From that point, Larson’s living room drama becomes a compelling tableau of social messages and contemplation of religious identity that resonates with the depth of exploration suggested in the works of Henrik Ibsen, August Strindberg and Gerhart Hauptmann, among others. Clearly, Larson is going for something more than art merely for art’s sake. An earlier Larson work, ‘Little Happy Secrets,’ won the Association for Mormon Letters Drama Award in 2009. That play, a coming-of-age story, was about a young woman who returns from an LDS mission and is struggling to reconcile the commitment to her faith while wrestling with the same-sex attraction she has for her best friend and roommate.
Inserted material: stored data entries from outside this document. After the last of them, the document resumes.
From an optimization exercise on the open Yosys and OpenROAD flow, aimed at a short achievable clock period; shortcuts taken in it are not production practice. The RTL was checked by simulation tests, not by an equivalence proof against the original design. Power figures rest on the tool's default switching activity, not on a simulated workload.

Design fdc_bridge_core, start of the top module:
module fdc_bridge_core (
    input  wire         clk,
    input  wire         rst,
    input  wire [3:0]   op,
    input  wire [1:0]   op_idx,         
    input  wire [15:0]  op_wdata,       
    input  wire         op_drive,       
    input  wire         op_level,       
    input  wire [2:0]   op_bit,         
    input  wire [127:0] key_matrix,     
    input  wire [7:0]   ctl_data_in,    
    input  wire [7:0]   ctl_reg_in,     
    output wire [15:0]  bus_rdata,
    output wire         irq,
    output wire         dmar,
    output wire         ctl_data_wr,
    output wire         ctl_data_rd,
    output wire [7:0]   ctl_data_out,
    output wire         ctl_reg_wr,
    output wire         ctl_reg_rd,
    output wire [1:0]   ctl_reg_addr,
    output wire [7:0]   ctl_reg_out,
    output wire         ctl_soft_reset,
    output wire         ctl_set_floppy,
    output wire [1:0]   ctl_floppy,
  ...
clock: 12.5 ns
lec_check: 0
cap_margin: 20
core_margin: 2
core_utilization: 40
place_density: 0.6
slew_margin: 20
synth_hierarchical: 1
standard.sh (not shown) runs the stock make flow with config.mk's settings and CLKGATE_MAP_FILE= SYNTH_SCRIPT=/design/flow/synth_recipe.tcl, a recipe that flattens the netlist after the stock synthesis.
==> flow/flow/run.sh <==
#!/bin/bash
set -euo pipefail
bash standard.sh finish SETUP_SLACK_MARGIN=7 \
  "BUFFER_PORTS_ARGS=-buffer_cell sky130_fd_sc_hd__buf_8" > standard_flow.log 2>&1
The starting point produced a clean layout.
Then changed:
==> flow/flow/run.sh (replaced) <==
#!/bin/bash
set -euo pipefail
GROUP="bus_rdata[15] bus_rdata[14] bus_rdata[13] bus_rdata[12] bus_rdata[11] bus_rdata[10] bus_rdata[9] bus_rdata[8]"
GROUP="$GROUP op_idx[1] op_idx[0] bus_rdata[7] bus_rdata[6] bus_rdata[5] bus_rdata[4] bus_rdata[3] bus_rdata[2]"
GROUP="$GROUP bus_rdata[1] bus_rdata[0] rst op[3] op[2] op[1] op[0] op_level"
GROUP="$GROUP ctl_data_wr ctl_data_rd ctl_reg_wr ctl_reg_rd ctl_soft_reset ctl_set_floppy ctl_floppy[1] ctl_floppy[0]"
GROUP="$GROUP rep_an[3] rep_an[2] rep_an[1] rep_an[0] rep_dg1 op_wdata[0] ctl_reg_out[0] op_wdata[1]"
GROUP="$GROUP ctl_reg_out[1] op_wdata[2] ctl_reg_out[2] op_wdata[3] ctl_reg_out[3] op_wdata[4] ctl_reg_out[4] op_wdata[5]"
GROUP="$GROUP ctl_reg_out[5] op_wdata[6] ctl_reg_out[6] op_wdata[7] ctl_reg_out[7] op_wdata[8] ctl_data_out[0] ctl_reg_addr[0]"
GROUP="$GROUP op_wdata[9] ctl_data_out[1] ctl_reg_addr[1] op_wdata[10] ctl_data_out[2] op_wdata[11] ctl_data_out[3] op_wdata[12]"
GROUP="$GROUP ctl_data_out[4] op_wdata[13] ctl_data_out[5] op_wdata[14] ctl_data_out[6] op_wdata[15] ctl_data_out[7]"
bash standard.sh finish SETUP_SLACK_MARGIN=7 \
  "BUFFER_PORTS_ARGS=-buffer_cell sky130_fd_sc_hd__buf_4" \
  "PLACE_PINS_ARGS=-group_pins {$GROUP}" > standard_flow.log 2>&1
Result: Global-route usage goes down by 0.84 points; routed wire length goes down by a few percent; clock skew goes down by 0.012 ns; setup slack gets better by 0.0076 ns; synthesized area stays the same; fmax stays flat; worst hold slack hardly moves; sequential power hardly moves; flip-flop and latch count is unchanged.
Then changed:
==> flow/flow/run.sh (replaced) <==
#!/bin/bash
set -euo pipefail
bash standard.sh finish SETUP_SLACK_MARGIN=7 \
  "BUFFER_PORTS_ARGS=-buffer_cell sky130_fd_sc_hd__buf_4" > standard_flow.log 2>&1
=> The changed run finished with timing, DRC and antenna clean; non-clock buffer count goes down by 23; sequential cell count is unchanged; worst setup slack stays flat.

========
== quartz ==
Another version of the RTL of fdc_bridge_core (not shown whole).
For scale: about 3300 cells after synthesis, roughly 320 flip-flops, ~230 I/O pins, about 24000 um^2 of cells after synthesis.
// fdc_bridge_core
module fdc_bridge_core (
    input  wire         clk,
    input  wire         rst,
    input  wire [3:0]   op,
    input  wire [1:0]   op_idx,         
    input  wire [15:0]  op_wdata,       
    input  wire         op_drive,       
    input  wire         op_level,       
    input  wire [2:0]   op_bit,         
    input  wire [127:0] key_matrix,     
    input  wire [7:0]   ctl_data_in,    
    input  wire [7:0]   ctl_reg_in,     
    output wire [15:0]  bus_rdata,
    output wire         irq,
    output wire         dmar,
    output wire         ctl_data_wr,
    output wire         ctl_data_rd,
    output wire [7:0]   ctl_data_out,
    output wire         ctl_reg_wr,
    output wire         ctl_reg_rd,
    output wire [1:0]   ctl_reg_addr,
    output wire [7:0]   ctl_reg_out,
    output wire         ctl_soft_reset,
    output wire         ctl_set_floppy,
    output wire [1:0]   ctl_floppy,
    output wire         drv_side,
    output wire [1:0]   drv_motor,
    output wire [6:0]   key_pos,
    output wire         key_pressed,
    output wire [3:0]   rep_an,
    output wire         rep_dg1
);
export LEC_CHECK = 0
export CAP_MARGIN = 20
export CORE_MARGIN = 2
export CORE_UTILIZATION = 40
export PLACE_DENSITY = 0.6
export SLEW_MARGIN = 20
export SYNTH_HIERARCHICAL = 1
create_clock -name core_clock -period 12.5 [get_ports {clk}]
==> flow/flow/run.sh <==
#!/bin/bash
set -euo pipefail
bash standard.sh finish SETUP_SLACK_MARGIN=7 \
  "BUFFER_PORTS_ARGS=-buffer_cell sky130_fd_sc_hd__buf_4" > standard_flow.log 2>&1
Modified inputs, yarrow compared to quartz
==> flow/flow/run.sh <==
#!/bin/bash
set -euo pipefail
bash standard.sh finish SETUP_SLACK_MARGIN=7 > standard_flow.log 2>&1
Results
- Against quartz, total of fill cells in the finished design in yarrow fell by a few percent.
- Measured against yarrow, the global-route wire length before repair of quartz comes out at 0.898 times the reference value.
- yarrow: flow completed, timing, DRC and antenna clean
- quartz -> yarrow: number of cells in the finished layout apart from fillers increased slightly
- Of quartz and yarrow, the lower clock buffer count belongs to yarrow.
- Internal power went up by a few percent going from quartz to yarrow.

[afterwards: timing with drivers on the ports]
The flow's constraints put no driver on any port. The routed layouts listed below were extracted and timed again, unchanged, in two steps. Step 1 assumes that a clkbuf_16 drives the clock port and a buf_2 every other input. Step 2 moves the port delays by t, midway between the first and last clock arrival at a register: inputs arrive t later, outputs are due t later. That takes back most of the time a late clock gives input paths. a / b / c = no drivers / after step 1 / after step 2; a / b = the first two.
run | shift t [ns] | slack for setup (ns) | worst hold slack (ns) | worst setup path at the end
the first run of note 1 | 0.643 | 6.763 / 6.588 / 6.293 | 0.450 / 0.450 / 0.450 | input to register
the second run of note 1 | 0.643 | 6.771 / 6.616 / 6.369 | 0.450 / 0.450 / 0.450 | input to register
the third run of note 1 | 0.661 | 6.769 / 6.616 / 6.275 | 0.449 / 0.449 / 0.449 | input to register
quartz | 0.651 | 6.586 / 6.486 / 6.370 | 0.453 / 0.453 / 0.453 | input to register
yarrow | 0.660 | 6.503 / 6.451 / 6.306 | 0.456 / 0.456 / 0.456 | input to register
After both steps setup and hold are still met in every run listed. The setup slack of the third run of note 1, which loses most, moves by -0.153 ns with the drivers and by -0.494 ns with both steps.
In a season of original Plan-B works that have covered impressively the range of family values and the social discourse associated with that range, ‘Pilot Program’ will rightfully close out the company’s regular season by shaking our community’s social pillars in order to let people proceed freely into an enlightened future.
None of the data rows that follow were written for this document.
From an optimization exercise on the open Yosys and OpenROAD flow, aimed at small area, a short achievable clock period and few clock cycles per item; shortcuts taken in it are not production practice.
The RTL was checked by simulation tests, not by an equivalence proof against the original design.
Power figures rest on the tool's default switching activity, not on a simulated workload.

Design dds_freq_scaler, start of the top module:
module dds_freq_scaler (
    input  wire        clk,
    input  wire        rst,                 
    input  wire        in_valid,
    output wire        in_ready,
    input  wire [47:0] in_q,
    input  wire [31:0] in_ref,
    output wire        out_valid,
    input  wire        out_ready,
    output wire [27:0] out_word,
    output reg  [1:0]  out_err
);
clock: 10.0 ns
lec_check: 0
cap_margin: 20
core_margin: 2
core_utilization: 60
cts_buf_list: sky130_fd_sc_hd__clkbuf_4 sky130_fd_sc_hd__clkbuf_8
slew_margin: 20
standard.sh (not shown) runs the stock make flow with config.mk's settings and CLKGATE_MAP_FILE= SYNTH_SCRIPT=/design/flow/synth_recipe.tcl, a recipe that flattens the netlist after the stock synthesis.
==> flow/flow/run.sh <==
#!/bin/bash
# Standard ORFS layout (the standard.sh), with two flow knobs changed:
#  - port buffers are buf_1 cells instead of the resizer's default pick;
set -euo pipefail
export BUFFER_PORTS_ARGS="-buffer_cell sky130_fd_sc_hd__buf_1"
export SETUP_SLACK_MARGIN="${SETUP_SLACK_MARGIN_OVERRIDE:-7.0}"
bash standard.sh > standard_flow.log 2>&1
Testbench counts at the start, summed over its fixed seeds: cycles 69,998, items 2,400.
Rerun with:
--- a/flow/config.mk
+++ b/flow/config.mk
@@ -10 +10 @@
-export CORE_UTILIZATION = 60
+export CORE_UTILIZATION = 50
Sequential power barely changes.
Count of clock-buffer cells in the layout shrinks by 1.
Total power came out higher by 3.3%.
Non-clock buffer count rises by 15.
Critical path depth stays the same.
Rerun with:
--- a/flow/flow/run.sh
+++ b/flow/flow/run.sh
@@ -6 +6 @@
-export SETUP_SLACK_MARGIN="${SETUP_SLACK_MARGIN_OVERRIDE:-7.0}"
+export SETUP_SLACK_MARGIN="${SETUP_SLACK_MARGIN_OVERRIDE:-6.95}"
--- a/flow/config.mk
+++ b/flow/config.mk
@@ -10 +10 @@
-export CORE_UTILIZATION = 50
+export CORE_UTILIZATION = 60
Global-route usage climbs by 3.8 points.
Power climbs by a few percent.
Setup slack loses 39 ps.

== job 101 ==
Another version of the RTL of dds_freq_scaler (not shown whole).
For scale: roughly 620 cells after synthesis, about 110 flip-flops, roughly 120 I/O pins, ~0.0061 sq mm of cells after synthesis.
## dds_freq_scaler
module dds_freq_scaler (
    input  wire        clk,
    input  wire        rst,                 
    input  wire        in_valid,
    output wire        in_ready,
    input  wire [47:0] in_q,
    input  wire [31:0] in_ref,
    output wire        out_valid,
    input  wire        out_ready,
    output wire [27:0] out_word,
    output reg  [1:0]  out_err
);
clock: 10.0 ns
lec_check: 0
cap_margin: 20
core_margin: 2
core_utilization: 60
cts_buf_list: sky130_fd_sc_hd__clkbuf_4 sky130_fd_sc_hd__clkbuf_8
slew_margin: 20
==> flow/flow/run.sh <==
#!/bin/bash
# Standard ORFS layout (the standard.sh), with two flow knobs changed:
#  - port buffers are buf_1 cells instead of the resizer's default pick;
set -euo pipefail
export BUFFER_PORTS_ARGS="-buffer_cell sky130_fd_sc_hd__buf_1"
export SETUP_SLACK_MARGIN="${SETUP_SLACK_MARGIN_OVERRIDE:-7.0}"
bash standard.sh > standard_flow.log 2>&1
Testbench counts of job 101, summed over its fixed seeds: cycles 69,998, items 2,400.
--- input diff job 101..job 102 ---
diff --git a/flow/flow/run.sh b/flow/flow/run.sh
--- a/flow/flow/run.sh
+++ b/flow/flow/run.sh
@@ -6 +6 @@
-export SETUP_SLACK_MARGIN="${SETUP_SLACK_MARGIN_OVERRIDE:-7.0}"
+export SETUP_SLACK_MARGIN="${SETUP_SLACK_MARGIN_OVERRIDE:-7.05}"
[summary]
From job 101 to job 102 the numbers moved as follows: proportion of layout cells with a drive suffix above 1 picked up an extra 2.7 points; cell area picked up an extra 0.91%; register-to-register slack neither gained nor lost much; leakage power picked up an extra about 1.8%. Changes observed in job 102 relative to job 101: worst hold slack barely changed; wire length of the first global-routing pass barely changed; total chip power climbed about 0.6%; sequential share of layout area climbed 0.25 points; part of the power in combinational logic climbed 0.2 points. Diff job 101 -> job 102: wire length per cell has increased, wire length increased 0.94%.
## Diff of input files: job 103 against job 102
diff --git a/flow/flow/run.sh b/flow/flow/run.sh
--- a/flow/flow/run.sh
+++ b/flow/flow/run.sh
@@ -6 +6 @@
-export SETUP_SLACK_MARGIN="${SETUP_SLACK_MARGIN_OVERRIDE:-7.05}"
+export SETUP_SLACK_MARGIN="${SETUP_SLACK_MARGIN_OVERRIDE:-6.9}"
### Flow results
Every run in the comparison, job 102 and job 103, completed the flow with a clean layout. Combinational power delta (job 102 -> job 103): insignificant. Global-route usage delta (job 103 -> job 102): insignificant. Between job 103 and job 102, the number of instances in the synthesized netlist figures differ only marginally. Route | job 103 vs job 102 | wire shorter in job 103. On clock power, job 102 and job 103 are neck and neck. Minimum clock period after layout up 80 ps in job 103 wrt job 102.

## rev 12
dds_freq_scaler, a different RTL version from the one above (not shown whole).
Size in the first run: about 560 cells after synthesis, about 110 flip-flops, ~120 I/O pins, ~0.0056 sq mm of cells after synthesis.
==> flow/config.mk <==
export PLATFORM = sky130hd
export DESIGN_NAME = dds_freq_scaler
export DESIGN_NICKNAME = dds_freq_scaler
export VERILOG_FILES = /design/flow/design.v
export SDC_FILE = /design/flow/constraint.sdc
export NUM_CORES = 4
export LEC_CHECK = 0
export CAP_MARGIN = 20
export CORE_MARGIN = 2
export CORE_UTILIZATION = 60
export CTS_BUF_LIST = sky130_fd_sc_hd__clkbuf_4 sky130_fd_sc_hd__clkbuf_8
export GPL_ROUTABILITY_DRIVEN = 0
export SLEW_MARGIN = 20
==> flow/constraint.sdc <==
create_clock -name core_clock -period 10.0 [get_ports {clk}]
set_input_delay 2.0000 -clock core_clock [delete_from_list [all_inputs] [get_ports {clk}]]
set_output_delay 2.0000 -clock core_clock [all_outputs]
set_load 0.01 [all_outputs]
==> flow/flow/run.sh <==
#!/bin/bash
# Standard ORFS layout (the standard.sh), with two flow knobs changed:
#  - port buffers are buf_1 cells instead of the resizer's default pick;
set -euo pipefail
export BUFFER_PORTS_ARGS="-buffer_cell sky130_fd_sc_hd__buf_1"
export SETUP_SLACK_MARGIN="${SETUP_SLACK_MARGIN_OVERRIDE:-6.9}"
bash standard.sh > standard_flow.log 2>&1
Testbench counts of rev 12, summed over its fixed seeds: cycles 77,100, items 2,400.
Inputs modified between rev 12 and rev 13:
--- a/flow/flow/run.sh
+++ b/flow/flow/run.sh
@@ -6 +6 @@
-export SETUP_SLACK_MARGIN="${SETUP_SLACK_MARGIN_OVERRIDE:-6.9}"
+export SETUP_SLACK_MARGIN="${SETUP_SLACK_MARGIN_OVERRIDE:-6.8}"
--- a/flow/config.mk
+++ b/flow/config.mk
@@ -12 +11,0 @@
-export GPL_ROUTABILITY_DRIVEN = 0
Notes after the runs:
- Rev 13 went all the way through the flow, and no timing, DRC or antenna check failed.
- Cell type of the slowest stage on the worst timing path = sky130_fd_sc_hd__dfxtp_4: rev 13; cell type of the slowest stage on the worst timing path = sky130_fd_sc_hd__dfxtp_1: rev 12
- Re fmax: rev 13 and rev 12 aren't equal, and the lower value belongs to rev 13.
- In terms of worst IR drop on VDD, rev 12 and rev 13 differ only marginally.
- met3 wire length was higher in the run labelled rev 13.
- Relative to rev 12, the sequential share of layout area of rev 13 is higher by 0.19 points.
- Combinational group share of total power: rev 13 lower than rev 12

what the ideal ports hide:
Ports are ideal in the flow. The routed layouts listed here were re-timed in OpenROAD. Step 1 (the two cells are an assumption about what drives the block):
set clk [get_ports {clk}]
set_driving_cell -lib_cell sky130_fd_sc_hd__clkbuf_16 $clk
set_driving_cell -lib_cell sky130_fd_sc_hd__buf_2 [delete_from_list [all_inputs] $clk]
Step 2 adds t to the input delays and takes it off the output delays; t is the mean of the earliest and latest rising clock arrival at the registers after step 1. Input paths then give back, and output paths get back, about the clock's delay inside the block. Slacks: ideal / step 1 / step 2; pairs: ideal / step 1.
run | t (ns) | setup slack, ns | worst slew at a driven data input, ns
the first run of note 1 | 0.415 | 7.028 / 6.996 / 6.696 | 0.04
the second run of note 1 | 0.429 | 7.048 / 7.013 / 6.710 | 0.04
the third run of note 1 | 0.418 | 7.009 / 6.976 / 6.674 | 0.04
job 101 | 0.394 | 7.039 / 7.006 / 6.665 | 0.04
job 102 | 0.397 | 7.051 / 7.051 / 6.667 | 0.04
job 103 | 0.396 | 6.971 / 6.938 / 6.667 | 0.04
rev 12 | 0.407 | 6.948 / 6.916 / 6.995 | 0.04
rev 13 | 0.411 | 6.918 / 6.895 / 6.918 | 0.04
After both steps setup and hold are still met in every run listed. For job 102, which loses most, drivers alone change the setup slack by 0.000 ns; drivers and shift together by -0.384 ns.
Directed by Jerry Rapier, the production’s cast of three includes Mark and April Fossen, who are married in real life, as the couple and Susanna Florence Risser as Heather.
This is the second Plan-B play in recent years that has dealt with polygamy but in a completely different treatment. Jennifer Nii’s play ‘Suffrage’ was focused in the late 19th century when Mormon women enjoyed briefly the right to vote and the tensions of their allegiances both to the rights and privileges granted them by law and their adherence to the religious practices of their faith.
Larson, who has had much of her work produced on the university stage including at Brigham Young University, is making her Plan-B debut. Her adaptation of ‘Pride and Prejudice’ played to a sold-out run at BYU. A member of the Dramatists Guild and a graduate of the Iowa Playwrights Workshop, she has written numerous plays including ‘Martyr’s Crossing,’ which took best new play honors and debuted at the Edinburgh Festival Fringe.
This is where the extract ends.